# TASK DESCRIPTION
Scan the records below for the word "post". Copy each line where it appears.

BEGIN EXTRACTED MATERIAL

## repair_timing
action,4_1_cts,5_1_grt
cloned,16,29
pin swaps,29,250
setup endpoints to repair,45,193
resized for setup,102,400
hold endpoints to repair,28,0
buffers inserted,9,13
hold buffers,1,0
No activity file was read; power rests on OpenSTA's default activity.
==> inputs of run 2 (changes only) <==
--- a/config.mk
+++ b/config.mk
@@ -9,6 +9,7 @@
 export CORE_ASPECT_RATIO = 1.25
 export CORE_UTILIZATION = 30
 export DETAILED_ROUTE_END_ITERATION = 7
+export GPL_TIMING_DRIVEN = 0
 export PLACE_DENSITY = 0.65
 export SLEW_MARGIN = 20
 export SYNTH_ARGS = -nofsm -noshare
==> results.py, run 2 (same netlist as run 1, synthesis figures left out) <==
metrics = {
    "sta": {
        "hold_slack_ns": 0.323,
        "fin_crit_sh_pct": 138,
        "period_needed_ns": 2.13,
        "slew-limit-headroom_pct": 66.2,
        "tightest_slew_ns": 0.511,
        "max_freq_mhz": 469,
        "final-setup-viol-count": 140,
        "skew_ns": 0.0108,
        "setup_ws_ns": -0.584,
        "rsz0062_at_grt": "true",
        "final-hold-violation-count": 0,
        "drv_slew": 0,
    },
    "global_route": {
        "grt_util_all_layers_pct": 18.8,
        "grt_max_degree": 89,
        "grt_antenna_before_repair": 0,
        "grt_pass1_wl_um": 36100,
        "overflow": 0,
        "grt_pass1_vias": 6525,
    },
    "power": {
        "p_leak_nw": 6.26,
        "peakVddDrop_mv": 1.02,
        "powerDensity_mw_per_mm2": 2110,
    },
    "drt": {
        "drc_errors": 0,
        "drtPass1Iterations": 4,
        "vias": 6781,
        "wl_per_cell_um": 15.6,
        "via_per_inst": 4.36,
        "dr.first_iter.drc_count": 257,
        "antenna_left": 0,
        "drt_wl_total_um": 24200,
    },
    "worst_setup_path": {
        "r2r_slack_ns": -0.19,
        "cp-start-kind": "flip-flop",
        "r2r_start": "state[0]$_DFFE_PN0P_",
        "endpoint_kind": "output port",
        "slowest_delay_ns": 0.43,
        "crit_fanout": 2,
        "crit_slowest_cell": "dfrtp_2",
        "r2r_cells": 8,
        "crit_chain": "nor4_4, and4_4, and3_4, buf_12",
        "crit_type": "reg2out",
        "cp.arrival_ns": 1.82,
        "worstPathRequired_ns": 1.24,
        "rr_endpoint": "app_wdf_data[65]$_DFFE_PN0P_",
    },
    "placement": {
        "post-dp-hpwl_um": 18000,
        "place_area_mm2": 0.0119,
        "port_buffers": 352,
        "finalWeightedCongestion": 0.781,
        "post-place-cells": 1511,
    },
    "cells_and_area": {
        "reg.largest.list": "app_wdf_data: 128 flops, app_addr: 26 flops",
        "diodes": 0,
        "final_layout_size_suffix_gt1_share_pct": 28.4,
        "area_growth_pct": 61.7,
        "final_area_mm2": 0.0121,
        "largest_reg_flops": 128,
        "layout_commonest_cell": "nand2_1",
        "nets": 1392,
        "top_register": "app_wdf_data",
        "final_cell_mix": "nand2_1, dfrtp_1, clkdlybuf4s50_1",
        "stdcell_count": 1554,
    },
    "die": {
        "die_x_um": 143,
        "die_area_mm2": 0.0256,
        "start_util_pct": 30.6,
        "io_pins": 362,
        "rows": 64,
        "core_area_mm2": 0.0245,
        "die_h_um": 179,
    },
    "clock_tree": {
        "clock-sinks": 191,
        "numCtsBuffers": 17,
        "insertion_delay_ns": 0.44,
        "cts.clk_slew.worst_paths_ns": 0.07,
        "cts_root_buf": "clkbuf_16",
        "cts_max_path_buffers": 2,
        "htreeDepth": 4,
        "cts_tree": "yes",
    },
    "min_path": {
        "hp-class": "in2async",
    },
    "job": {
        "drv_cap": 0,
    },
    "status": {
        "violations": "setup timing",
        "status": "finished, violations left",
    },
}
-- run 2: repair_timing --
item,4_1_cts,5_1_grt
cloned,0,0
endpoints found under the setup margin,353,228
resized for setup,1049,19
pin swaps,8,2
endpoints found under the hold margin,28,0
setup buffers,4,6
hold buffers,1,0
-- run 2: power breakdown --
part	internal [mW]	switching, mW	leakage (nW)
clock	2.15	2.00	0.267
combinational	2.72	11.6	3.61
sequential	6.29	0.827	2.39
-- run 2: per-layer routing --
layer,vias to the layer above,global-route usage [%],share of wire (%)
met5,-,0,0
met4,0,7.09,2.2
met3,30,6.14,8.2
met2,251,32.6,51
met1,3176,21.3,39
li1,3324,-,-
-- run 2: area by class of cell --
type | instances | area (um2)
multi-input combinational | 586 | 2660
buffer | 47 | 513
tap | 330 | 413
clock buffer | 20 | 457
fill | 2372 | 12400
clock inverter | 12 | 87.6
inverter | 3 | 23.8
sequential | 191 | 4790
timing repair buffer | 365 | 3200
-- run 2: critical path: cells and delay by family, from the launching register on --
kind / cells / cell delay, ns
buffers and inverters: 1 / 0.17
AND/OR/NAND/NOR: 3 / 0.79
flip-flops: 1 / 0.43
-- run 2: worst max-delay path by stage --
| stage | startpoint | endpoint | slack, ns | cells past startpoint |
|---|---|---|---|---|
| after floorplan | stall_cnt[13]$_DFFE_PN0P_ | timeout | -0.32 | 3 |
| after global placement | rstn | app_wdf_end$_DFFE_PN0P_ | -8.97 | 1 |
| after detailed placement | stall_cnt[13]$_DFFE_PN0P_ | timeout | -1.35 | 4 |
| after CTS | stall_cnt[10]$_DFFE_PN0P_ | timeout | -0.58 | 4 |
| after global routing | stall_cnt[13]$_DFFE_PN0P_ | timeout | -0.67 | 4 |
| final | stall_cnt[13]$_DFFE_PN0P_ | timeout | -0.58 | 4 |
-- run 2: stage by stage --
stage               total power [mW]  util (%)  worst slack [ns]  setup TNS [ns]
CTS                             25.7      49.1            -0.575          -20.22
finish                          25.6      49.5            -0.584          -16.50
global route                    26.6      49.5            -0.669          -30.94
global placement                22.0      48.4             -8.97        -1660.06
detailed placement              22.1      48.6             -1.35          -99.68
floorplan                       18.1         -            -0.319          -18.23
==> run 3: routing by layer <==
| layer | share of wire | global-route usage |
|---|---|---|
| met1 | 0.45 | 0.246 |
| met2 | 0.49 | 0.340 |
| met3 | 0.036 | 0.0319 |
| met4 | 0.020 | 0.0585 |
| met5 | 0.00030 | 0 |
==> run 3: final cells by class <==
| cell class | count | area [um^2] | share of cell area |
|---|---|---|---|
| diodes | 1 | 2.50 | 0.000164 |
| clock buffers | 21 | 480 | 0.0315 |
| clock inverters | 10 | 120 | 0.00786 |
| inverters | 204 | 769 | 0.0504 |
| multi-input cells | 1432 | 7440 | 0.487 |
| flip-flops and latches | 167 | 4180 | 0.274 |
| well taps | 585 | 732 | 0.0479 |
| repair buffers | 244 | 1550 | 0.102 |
$ cat config.mk
export PLATFORM = sky130hd
export DESIGN_NAME = mul_div_sequencer
export DESIGN_NICKNAME = d
export VERILOG_FILES = /design/src/rtl/mul_div_sequencer.sv
export SDC_FILE = /design/constraint.sdc
export NUM_CORES = 1
export LEC_CHECK = 0
export ABC_AREA = 1
export ABC_CLOCK_PERIOD_IN_PS = 1850
export CAP_MARGIN = 20
export CELL_PAD_IN_SITES_DETAIL_PLACEMENT = 0
export CELL_PAD_IN_SITES_GLOBAL_PLACEMENT = 2
export CORE_UTILIZATION = 24
export DETAILED_ROUTE_END_ITERATION = 10
export PLACE_DENSITY_LB_ADDON = 0.1
export SETUP_SLACK_MARGIN = 0.5
export SYNTH_ARGS = -nofsm -noshare
export SYNTH_HDL_FRONTEND = slang
export SYNTH_SLANG_ARGS = --single-unit
$ cat constraint.sdc
create_clock -name clk_i -period 1.85 [get_ports clk_i]
set_input_delay 0.37 -clock clk_i [delete_from_list [all_inputs] [get_ports clk_i]]
set_output_delay 0.37 -clock clk_i [all_outputs]
set_load 0.1 [all_outputs]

END EXTRACTED MATERIAL

# WRITTEN SOLUTION
        "post-dp-hpwl_um": 18000,
        "post-place-cells": 1511,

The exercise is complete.